You may not want to get baked before you start looking for your next job.
According to a new study, smoking a joint really does affect your motivation to work – at least in the short-term.
While the idea that weed kills your motivation has long been touted by uptight moms everywhere, this research, published in Psychopharmacology, is the first of its kind to reliably demonstrate the short-term effect of cannabis on motivation in humans.
However, it’s important to note that habitual marijuana use was not correlated with lowered motivation.
The researchers also looked at people who were addicted to weed but not high during the test and found their motivation levels were no different to volunteers in the control group.
“Although cannabis is commonly thought to reduce motivation, this is the first time it has been reliably tested and quantified using an appropriate sample size and methodology,” says lead author Dr. Will Lawn.

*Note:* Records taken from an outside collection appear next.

==> flow/design.v <==
module division(input clk, input rst, input start, input [31:0] dividendo, divisor,
                output [31:0] cociente, residuo, output done);
reg [31:0] shift_register;
reg [31:0] pre_divisor;
reg [31:0] cont;
reg idle;                       
reg done_r;                     
reg [15:0] resta, pre_cocido, res, cocido;
always @ (posedge clk) begin
  done_r <= 1'b0;
  if (rst) begin
    idle = 1'b1;
  end else if (idle) begin
    if (start) begin
      cont = 32'b0;
      shift_register = {8'b0, dividendo[15:0]};
      pre_cocido = 16'b0;
      pre_divisor = divisor;
      shift_register = shift_register << 1;
      cont = cont + 1'b1;
      idle = 1'b0;
    end
  end else begin
    if (cont < 5'd17) begin
      if (shift_register[31:16] < pre_divisor[15:0]) begin
        pre_cocido = pre_cocido << 1;
      end else begin
        resta = shift_register[31:16] - pre_divisor[15:0];
        pre_cocido = pre_cocido << 1;
        pre_cocido[0] = 1'b1;
        shift_register[31:16] = resta;
      end
      shift_register = shift_register << 1;
      cont = cont + 1'b1;
    end else begin
      cocido = pre_cocido;
      res = shift_register[31:16]>>1;
      idle = 1'b1;
      done_r <= 1'b1;
    end
  end
end
assign cociente = {16'b0, cocido};
assign residuo = {16'b0, res};
assign done = done_r;
endmodule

“It has also been proposed that long-term cannabis users might also have problems with motivation even when they are not high. However, we compared people dependent on cannabis to similar controls, when neither group was intoxicated, and did not find a difference in motivation,” he says.
He says this tentatively suggests that long-term cannabis use may not result in residual motivation problems when people stop using it (good news for the stoners out there).

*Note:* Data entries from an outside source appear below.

== exp/fjord ==
// top
module top(
        clk, reset, up, down, hsync, vsync, rgb, pmod_switch, pause_switch,
         MISO, SW, SS, MOSI, SCLK, LED, an, seg
    );
export LEC_CHECK = 0
export ABC_AREA = 1
export CAP_MARGIN = 20
export CORE_MARGIN = 2
export CORE_UTILIZATION = 70
export CTS_CLUSTER_DIAMETER = 207
export SLEW_MARGIN = 20
create_clock -name core_clock -period 2.99 [get_ports {clk}]
run.sh (not shown) runs the stock make flow with config.mk's settings and CLKGATE_MAP_FILE=.
Relative to exp/fjord, the following input files were edited for exp/sierra:
Settings: CTS_CLUSTER_DIAMETER: 207 -> unset; ABC_AREA: 1 -> unset; CORE_UTILIZATION: 70 -> 51; the clock period (ns, I/O delays scaled along): 2.99 -> 5.12.
All of exp/sierra and exp/fjord finish clean.
First-pass GRT wire length (exp/sierra vs. exp/fjord) decreases by more than 10%
exp/sierra vs exp/fjord — clock tree buffer count of the final layout climbed by a few percent
On worst-skew pair later-pin latency, exp/fjord tracks exp/sierra almost exactly.
exp/fjord reports its end of the critical path as gs.r_dig2[1] while exp/sierra reports gs.r_dig2[3].
exp/fjord ended up with sky130_fd_sc_hd__ha_1 as its critical-path cell with the highest stage delay; exp/sierra ended up with sky130_fd_sc_hd__dfxtp_1.

---

Setup of run A:
top again, from the RTL that the note above started with.
export LEC_CHECK = 0
export ABC_AREA = 0
export CAP_MARGIN = 10
export CELL_PAD_IN_SITES_DETAIL_PLACEMENT = 0
export CELL_PAD_IN_SITES_GLOBAL_PLACEMENT = 3
export CORE_ASPECT_RATIO = 0.88
export CORE_MARGIN = 4
export CORE_UTILIZATION = 66
export CTS_CLUSTER_SIZE = 21
export GPL_ROUTABILITY_DRIVEN = 0
export GPL_TIMING_DRIVEN = 0
export HOLD_SLACK_MARGIN = 0.08
export MAX_ROUTING_LAYER = met5
export MIN_ROUTING_LAYER = met2
export PLACE_DENSITY_LB_ADDON = 0.0
export SETUP_SLACK_MARGIN = -0.19
export SLEW_MARGIN = 0
export TNS_END_PERCENT = 15
create_clock -name core_clock -period 4.34 [get_ports {clk}]
In the summary table, run A is marked failed, with error FLW-0024 raised in 3_1_place_gp_skip_io.
Relative to run A, the following input files were edited for run B:
==> flow/config.mk <==
export PLATFORM = sky130hd
export DESIGN_NAME = top
export DESIGN_NICKNAME = top
export VERILOG_FILES = /design/flow/design.v
export SDC_FILE = /design/flow/constraint.sdc
export NUM_CORES = 4
export LEC_CHECK = 0
export CAP_MARGIN = 20
export CORE_MARGIN = 2
export CORE_UTILIZATION = 40
export SLEW_MARGIN = 20
==> flow/constraint.sdc <==
create_clock -name core_clock -period 5.88 [get_ports {clk}]
set_input_delay 1.1760 -clock core_clock [delete_from_list [all_inputs] [get_ports {clk}]]
set_output_delay 1.1760 -clock core_clock [all_outputs]
set_load 0.01 [all_outputs]
==> results <==
Run B ran to completion and came out clean on the timing, DRC and antenna checks. Compared run B vs run A, and number of placement rows is up in run B. Run B vs run A — initial core utilization dropped 27 points. Run B vs run A, full die area went up by 13000 um^2. The floorplan die height of run B is higher than that of run A. Re number of standard cells after synthesis: no difference whatsoever between run B and run A.
What run C does differently from run B at the input level:
--- a/flow/config.mk
+++ b/flow/config.mk
@@ -6,6 +6,9 @@
 export NUM_CORES = 4
 export LEC_CHECK = 0
+export ABC_AREA = 1
 export CAP_MARGIN = 20
 export CORE_MARGIN = 2
-export CORE_UTILIZATION = 40
+export CORE_UTILIZATION = 72
+export PLACE_DENSITY = 0.37
+export SETUP_SLACK_MARGIN = -0.15
 export SLEW_MARGIN = 20
==> flow/constraint.sdc <==
create_clock -name core_clock -period 2.84 [get_ports {clk}]
set_input_delay 0.5680 -clock core_clock [delete_from_list [all_inputs] [get_ports {clk}]]
set_output_delay 0.5680 -clock core_clock [all_outputs]
set_load 0.01 [all_outputs]
Notes after the runs:
- Complete run, failing final checks: run C, reason setup timing.
- Relative to run B, critical path arrival has decreased by 1.62 ns in run C.
- Compared with run B, run C is the more power-hungry design.
- Post-cts repair resize count is higher on run C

The research consisted of two separate studies and included 57 adult volunteers.
The first involved 17 volunteers who used cannabis occasionally. Through a balloon, they inhaled cannabis vapour on one occasion and cannabis-placebo vapour on another occasion. Immediately after, they completed a task designed to assess their motivation for earning money. In completion of the task, the volunteers were given money they had earned at the end of the experiment.

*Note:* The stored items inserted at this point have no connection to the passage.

## gemm_mem
module gemm_mem(
  input wire clk,
  input wire rst,
  input wire out_rdy,
  input wire v0__read_req_rdy,
  input wire [31:0] v0__read_resp,
  input wire v0__read_resp_vld,
  input wire v0__write_completion_vld,
  input wire v0__write_req_rdy,
  input wire [31:0] v0_in,
  input wire v0_in_vld,
  input wire v1__read_req_rdy,
  input wire [31:0] v1__read_resp,
  input wire v1__read_resp_vld,
  input wire v1__write_completion_vld,
  input wire v1__write_req_rdy,
  input wire [31:0] v1_in,
  input wire v1_in_vld,
  input wire [31:0] C_rd_data,
  output wire [31:0] out,
  output wire out_vld,
  output wire [3:0] v0__read_req,
  output wire v0__read_req_vld,
  output wire v0__read_resp_rdy,
  output wire v0__write_completion_rdy,
  output wire [35:0] v0__write_req,
  output wire v0__write_req_vld,
  output wire v0_in_rdy,
  output wire [3:0] v1__read_req,
  output wire v1__read_req_vld,
  output wire v1__read_resp_rdy,
  output wire v1__write_completion_rdy,
  output wire [35:0] v1__write_req,
  output wire v1__write_req_vld,
  output wire v1_in_rdy,
  output wire [3:0] C_rd_addr,
  output wire C_rd_en,
  output wire [3:0] C_wr_addr,
  output wire [31:0] C_wr_data,
  output wire C_wr_en
);
Size: ~250 flip-flops, about 340 I/O pins.
export LEC_CHECK = 0
export ABC_AREA = 1
export CAP_MARGIN = 20
export CORE_ASPECT_RATIO = 1.03
export CORE_MARGIN = 2
export CORE_UTILIZATION = 70
export MAX_ROUTING_LAYER = met4
export PLACE_DENSITY = 0.76
export SLEW_MARGIN = 20
create_clock -name core_clock -period 6.29 [get_ports {clk}]
run.sh (not shown) runs the stock make flow with config.mk's settings and CLKGATE_MAP_FILE=.
The starting point finished but fails on negative setup slack.
==> next run, changes <==
Settings changed: CORE_ASPECT_RATIO 1.03 to default, CORE_UTILIZATION 70 to 72, MAX_ROUTING_LAYER met4 to default.
Clock period 6.29 ns to 6.24 ns, I/O delays scaled along.
Outcome:
- The new run ended with an error in global routing (5_1_grt)
- synthesized area is unchanged
- die area goes down by 2.7%
- synthesized cell count stays the same
==> next run, changes <==
Settings changed: ABC_AREA 1 to default, CORE_UTILIZATION 72 to 40, PLACE_DENSITY 0.76 to default.
Clock period 6.24 ns to 7.78 ns, I/O delays scaled along.
With this change the flow went through all stages and came out clean.
Die area went up by 70%.
Area after synthesis went down by 4.5%.
Synthesized cell count went down by 19%.


== P ==
Starting RTL as in the previous note.
Settings: LEC_CHECK=0, ABC_AREA=1, CAP_MARGIN=20, CORE_MARGIN=2, CORE_UTILIZATION=72, CTS_CLUSTER_DIAMETER=160, CTS_CLUSTER_SIZE=95, SETUP_SLACK_MARGIN=-0.54, SLEW_MARGIN=20; clock period 5.41 ns.
P did not run to completion, as it errored out during global routing (5_1_grt).
Inputs modified between P and Q:
--- a/flow/config.mk
+++ b/flow/config.mk
@@ -8 +7,0 @@
-export ABC_AREA = 1
@@ -11,4 +10 @@
-export CORE_UTILIZATION = 72
-export CTS_CLUSTER_DIAMETER = 160
-export CTS_CLUSTER_SIZE = 95
-export SETUP_SLACK_MARGIN = -0.54
+export CORE_UTILIZATION = 40
==> flow/constraint.sdc <==
create_clock -name core_clock -period 9.0 [get_ports {clk}]
set_input_delay 1.8000 -clock core_clock [delete_from_list [all_inputs] [get_ports {clk}]]
set_output_delay 1.8000 -clock core_clock [all_outputs]
set_load 0.01 [all_outputs]
Q closes out successfully: all stages finished, all timing, DRC and antenna checks passed.
Number of instances in the synthesized netlist went down by more than 10% going from P to Q.
Post-CTS resize count: Q lower than P
Q: share of synthesized area spent on multiplexers is 1.4 points higher than what P reported.
Q has simple-gate area share of the yosys netlist above what P had.
Changes observed in Q relative to P: area of the core region went up, die area rose about 70%, yosys stat cell total -about 20%, synthesized net count decreased about 16%.
In the metrics for Q and P, the one carrying the higher width of the chip is Q.
Inputs modified between Q and R:
--- a/flow/config.mk
+++ b/flow/config.mk
@@ -8,0 +9 @@
+export CELL_PAD_IN_SITES_DETAIL_PLACEMENT = 1
@@ -10 +11 @@
-export CORE_UTILIZATION = 40
+export CORE_UTILIZATION = 37
## What came out
For total core area, dividing the value from R by the value from Q gives 1.08. On clock-buffer cell count, the higher figure sits with R, not Q. Q → R: area after synthesis essentially unchanged, total congestion overflow neither gained nor lost much, post-CTS setup-driven buffer insertion count stayed essentially flat, HPWL after detailed placement now sits higher.
[inputs] S vs R
--- a/flow/config.mk
+++ b/flow/config.mk
@@ -9 +8,0 @@
-export CELL_PAD_IN_SITES_DETAIL_PLACEMENT = 1
@@ -11 +10 @@
-export CORE_UTILIZATION = 37
+export CORE_UTILIZATION = 58
==> flow/constraint.sdc <==
create_clock -name core_clock -period 5.1 [get_ports {clk}]
set_input_delay 1.0200 -clock core_clock [delete_from_list [all_inputs] [get_ports {clk}]]
set_output_delay 1.0200 -clock core_clock [all_outputs]
set_load 0.01 [all_outputs]
Findings:
S finished every stage; the final checks, however, were not passed, the failures being negative setup slack. Sequential cell area share in S vs R: down 0.82 points. Power consumption was lower in R than in S. The number of violations reported at the end of detailed-routing iteration 0 number comes out lower for R vs S. S vs R on cell resize tally after clock tree synthesis: S is the higher one. R → S: non-clock buffer count grew by 241, register clock-pin slew on the reported worst setup and hold paths shows no meaningful change, sequential cell area +75 sq um. Diff R -> S | net load switching power | up by more than half. Diff R..S | inverter count | unchanged. Changes observed in S relative to R: final worst hold slack +3.1 ps, part of the power in combinational logic +0.4 points.


## job 101
Starting RTL as in the previous note.
Settings: LEC_CHECK=0, CAP_MARGIN=5, CORE_MARGIN=2, CORE_UTILIZATION=40, GPL_ROUTABILITY_DRIVEN=0, HOLD_SLACK_MARGIN=0.13, SETUP_SLACK_MARGIN=-0.45, SLEW_MARGIN=20, TNS_END_PERCENT=45; clock period 9.0 ns.
Looking at the reports, job 101 completed the entire flow and the layout it produced met the timing, design-rule and antenna checks.
The following lists how job 102 was set up differently from job 101:
- a deleted SETUP_SLACK_MARGIN that had been -0.45
- an added CELL_PAD_IN_SITES_GLOBAL_PLACEMENT of 1
- an added CELL_PAD_IN_SITES_DETAIL_PLACEMENT of 1
- a deleted TNS_END_PERCENT that had been 45
- a change of CORE_MARGIN from 2 to 4
- an added ABC_AREA of 1
- a deleted GPL_ROUTABILITY_DRIVEN that had been 0
- a change of CORE_UTILIZATION from 40 to 26
- a change of CAP_MARGIN from 5 to 10
- a deleted HOLD_SLACK_MARGIN that had been 0.13
- an added GPL_TIMING_DRIVEN of 0
- a change of SLEW_MARGIN from 20 to 30
Notes after the runs:
[diff] reported net switching power, job 102 relative to job 101: regression. Job 101 has lower number of combinational gates with multiple inputs than job 102. Every run in the comparison, job 102 and job 101, completed the flow with a clean layout. Looking at placeable core area, job 102 sits 43000 um2 above job 101. When job 102 is set beside job 101, its vertical die dimension turns out to be 28% larger.
Relative to job 102, the following input files were edited for job 103:
- SETUP_SLACK_MARGIN: unset -> -0.45
- CTS_CLUSTER_DIAMETER: unset -> 94
- CORE_MARGIN: 4 -> 2
- ABC_AREA: 1 -> 0
- SLEW_MARGIN: 30 -> 0
- CAP_MARGIN: 10 -> 5
- CELL_PAD_IN_SITES_DETAIL_PLACEMENT: 1 -> unset
- GPL_ROUTABILITY_DRIVEN: unset -> 1
- MIN_ROUTING_LAYER: unset -> met2
- CORE_UTILIZATION: 26 -> 67
- GPL_TIMING_DRIVEN: 0 -> unset
- TNS_END_PERCENT: unset -> 95
## What came out
Going from job 102 to job 103, unique cell type count in the Yosys netlist grows by 11.
Compared to job 102, job 103 was floorplanned on a smaller die.
The area fraction in and, or, nand and nor cells after synthesis in job 103 sits 3.3 points above the value recorded for job 102.
FAIL job 103 @ global placement: tool exited with error
Height of the die: job 103 < job 102
Average footprint of a synthesized cell: job 103 vs job 102 up about 18%
Per the comparison of job 103 with job 102, synthesized cell area moved down; total nets after synthesis lower; starting density of the core went up by 42 points.


Starting RTL as in the previous note.
clock: 11.9 ns
lec_check: 0
abc_area: 1
cap_margin: 25
cell_pad_in_sites_detail_placement: 2
cell_pad_in_sites_global_placement: 1
core_aspect_ratio: 1.84
core_margin: 2
core_utilization: 72
cts_cluster_diameter: 180
cts_cluster_size: 32
hold_slack_margin: 0.23
max_routing_layer: met5
min_routing_layer: met1
place_density_lb_addon: 0.27
setup_slack_margin: 2.01
slew_margin: 10
tns_end_percent: 65
The starting point never finished: it broke off in global placement without I/O (FLW-0024).
==> next run, changes <==
- CAP_MARGIN: 25 -> 20
- CELL_PAD_IN_SITES_DETAIL_PLACEMENT: 2 -> default
- CORE_UTILIZATION: 72 -> 33
- CTS_CLUSTER_SIZE: 32 -> default
- HOLD_SLACK_MARGIN: 0.23 -> default
- MAX_ROUTING_LAYER: met5 -> met4
- MIN_ROUTING_LAYER: met1 -> default
- PLACE_DENSITY: default -> 0.58
- PLACE_DENSITY_LB_ADDON: 0.27 -> default
- SETUP_SLACK_MARGIN: 2.01 -> default
- SLEW_MARGIN: 10 -> 20
After rerunning: Now the flow ran to the end with no violations; die area is higher by 120%; synthesized area is unchanged; synthesized cell count is unchanged.
==> next run, changes <==
- ABC_AREA: 1 -> default
- CELL_PAD_IN_SITES_GLOBAL_PLACEMENT: 1 -> default
- CORE_ASPECT_RATIO: 1.84 -> default
- CORE_UTILIZATION: 33 -> 58
- CTS_CLUSTER_DIAMETER: 180 -> default
- MAX_ROUTING_LAYER: met4 -> default
- PLACE_DENSITY: 0.58 -> default
- TNS_END_PERCENT: 65 -> default
- clock period: 11.9 -> 4.66 ns (I/O delays scaled with it)
=> With this change the flow finished but fails on setup timing; cell count came out lower by 19%; count of clock-buffer cells in the layout goes up by 2; worst hold slack loses 0.0075 ns; global-route usage came out higher by 12 points; flip-flop count does not change; die size decreases by 45%; final area is higher by 4.1%; critical path depth rose by 19.


v15:
gemm_mem again, from the RTL that the note above started with.
export LEC_CHECK = 0
export CAP_MARGIN = 15
export CELL_PAD_IN_SITES_DETAIL_PLACEMENT = 0
export CORE_ASPECT_RATIO = 1.9
export CORE_MARGIN = 2
export CORE_UTILIZATION = 64
export CTS_CLUSTER_SIZE = 56
export MAX_ROUTING_LAYER = met4
export PLACE_DENSITY_LB_ADDON = 0.05
export SETUP_SLACK_MARGIN = -0.28
export SLEW_MARGIN = 35
create_clock -name core_clock -period 8.69 [get_ports {clk}]
Inputs modified between v15 and v25:
- SETUP_SLACK_MARGIN: -0.28 -> unset
- CELL_PAD_IN_SITES_DETAIL_PLACEMENT: 0 -> unset
- CTS_CLUSTER_SIZE: 56 -> unset
- PLACE_DENSITY_LB_ADDON: 0.05 -> unset
- CORE_UTILIZATION: 64 -> 70
- CORE_ASPECT_RATIO: 1.9 -> unset
- SLEW_MARGIN: 35 -> 20
- ABC_AREA: unset -> 1
- CAP_MARGIN: 15 -> 20
- the clock period (ns, I/O delays scaled along): 8.69 -> 5.43
- v25: all stages done; final checks FAILED (negative setup slack).
- v25 ended up with ____fsm___for_5_loop_state_2[11] as its timing startpoint of the critical path; v15 ended up with ____fsm___for_5_loop_state_2[2].
- The maximum clock frequency of v25 is higher than that of v15.
- v25 vs v15: total power of the final layout up by more than half
- Measured against each other, v25 and v15 differ in utilization, the higher figure coming from v25.
- In the reports for v25 and v15, the smaller worst voltage drop across the vdd grid belongs to v15.
- Higher post-layout worst setup margin among v25 and v15: v15
Input-level comparison between v2 and v25:
- CORE_UTILIZATION: 70 -> 44
- MAX_ROUTING_LAYER: met4 -> unset
- ABC_AREA: 1 -> unset
- the clock period (ns, I/O delays scaled along): 5.43 -> 5.35
Findings:
v2 completed end to end; final checks failed (negative setup slack). Re end-of-flow core utilization: v2 is 32 points down on v25. In the metrics for v25 and v2, the one carrying the higher switching part of the total is v25. The higher transition time at the pin with the least slew margin came out of v2. v2 vs. v25: die area increased by 51% relative to the old numbers, share of power burned in the clock network went up 5.0 points.
Changes in v58 relative to v2:
- changing CORE_UTILIZATION from 44 to 11
- changing the clock period (ns, I/O delays scaled along) from 5.35 to 9.85
Results
STATUS run=v2 STAGES=ALL_DONE FINAL_CHECKS=FAILED CAUSE=negative setup slack
Both conditions hold for v58: the flow ran to the end and the final layout passed the timing, design-rule and antenna checks.
Number of stages on the worst hold path across v58 and v2: no real change.
v58 against v2: horizontal die dimension +about 100%, average via count per standard cell now smaller, worst path buffer plus inverter count fell 1, met1 routed wirelength after detailed routing moved up.
Final critical delay including setup and external delays in v58 is 0.99 ns higher than in v2
Setup slack in v58 is larger than in v2.
Between v58 and v2, it is v58 whose biggest cell delay along the critical path is higher, by 0.33 ns.
Diff v2 -> v58: fraction of met1 tracks used by global routing went down; part of the power in registers went down.
Power and IR drop assume default switching activity.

For each task, volunteers could choose whether to complete low or high-effort tasks to win varying sums of money.
The low-effort option involved pressing the spacebar key with the little finger of their non-dominant hand 30 times in 7 seconds to win 50p (a task that is probably actually more difficult to do stoned than you would imagine).
The high-effort option involved pressing the space bar 100 times in 21 seconds, for rewards varying from 80p to £2.
“Repeatedly pressing keys with a single finger isn’t difficult but it takes a reasonable amount of effort, making it a useful test of motivation,” explains senior author Professor Val Curran. “We found that people on cannabis were significantly less likely to choose the high-effort option. On average, volunteers on placebo chose the high-effort option 50% of the time for a £2 reward, whereas volunteers on cannabis only chose the high-effort option 42% of the time.”
The second study involved 20 people who were addicted to weed and matched with 20 control participants who reported the same levels of non-weed drug use.
Participants were not allowed to consume alcohol or drugs (other than tobacco or coffee, if that even counts) for 12 hours prior to the study and asked to perform the same motivation task as participants in the first study.
The results showed that the weed-dependent volunteers were no less motivated than the control group.
Before you revisit your high school weed habit, remember that a lot more research is needed to fully understand the relationship between long-term cannabis use and its affect on motivation. The researchers stress that longitudinal research is needed to provide more conclusive evidence.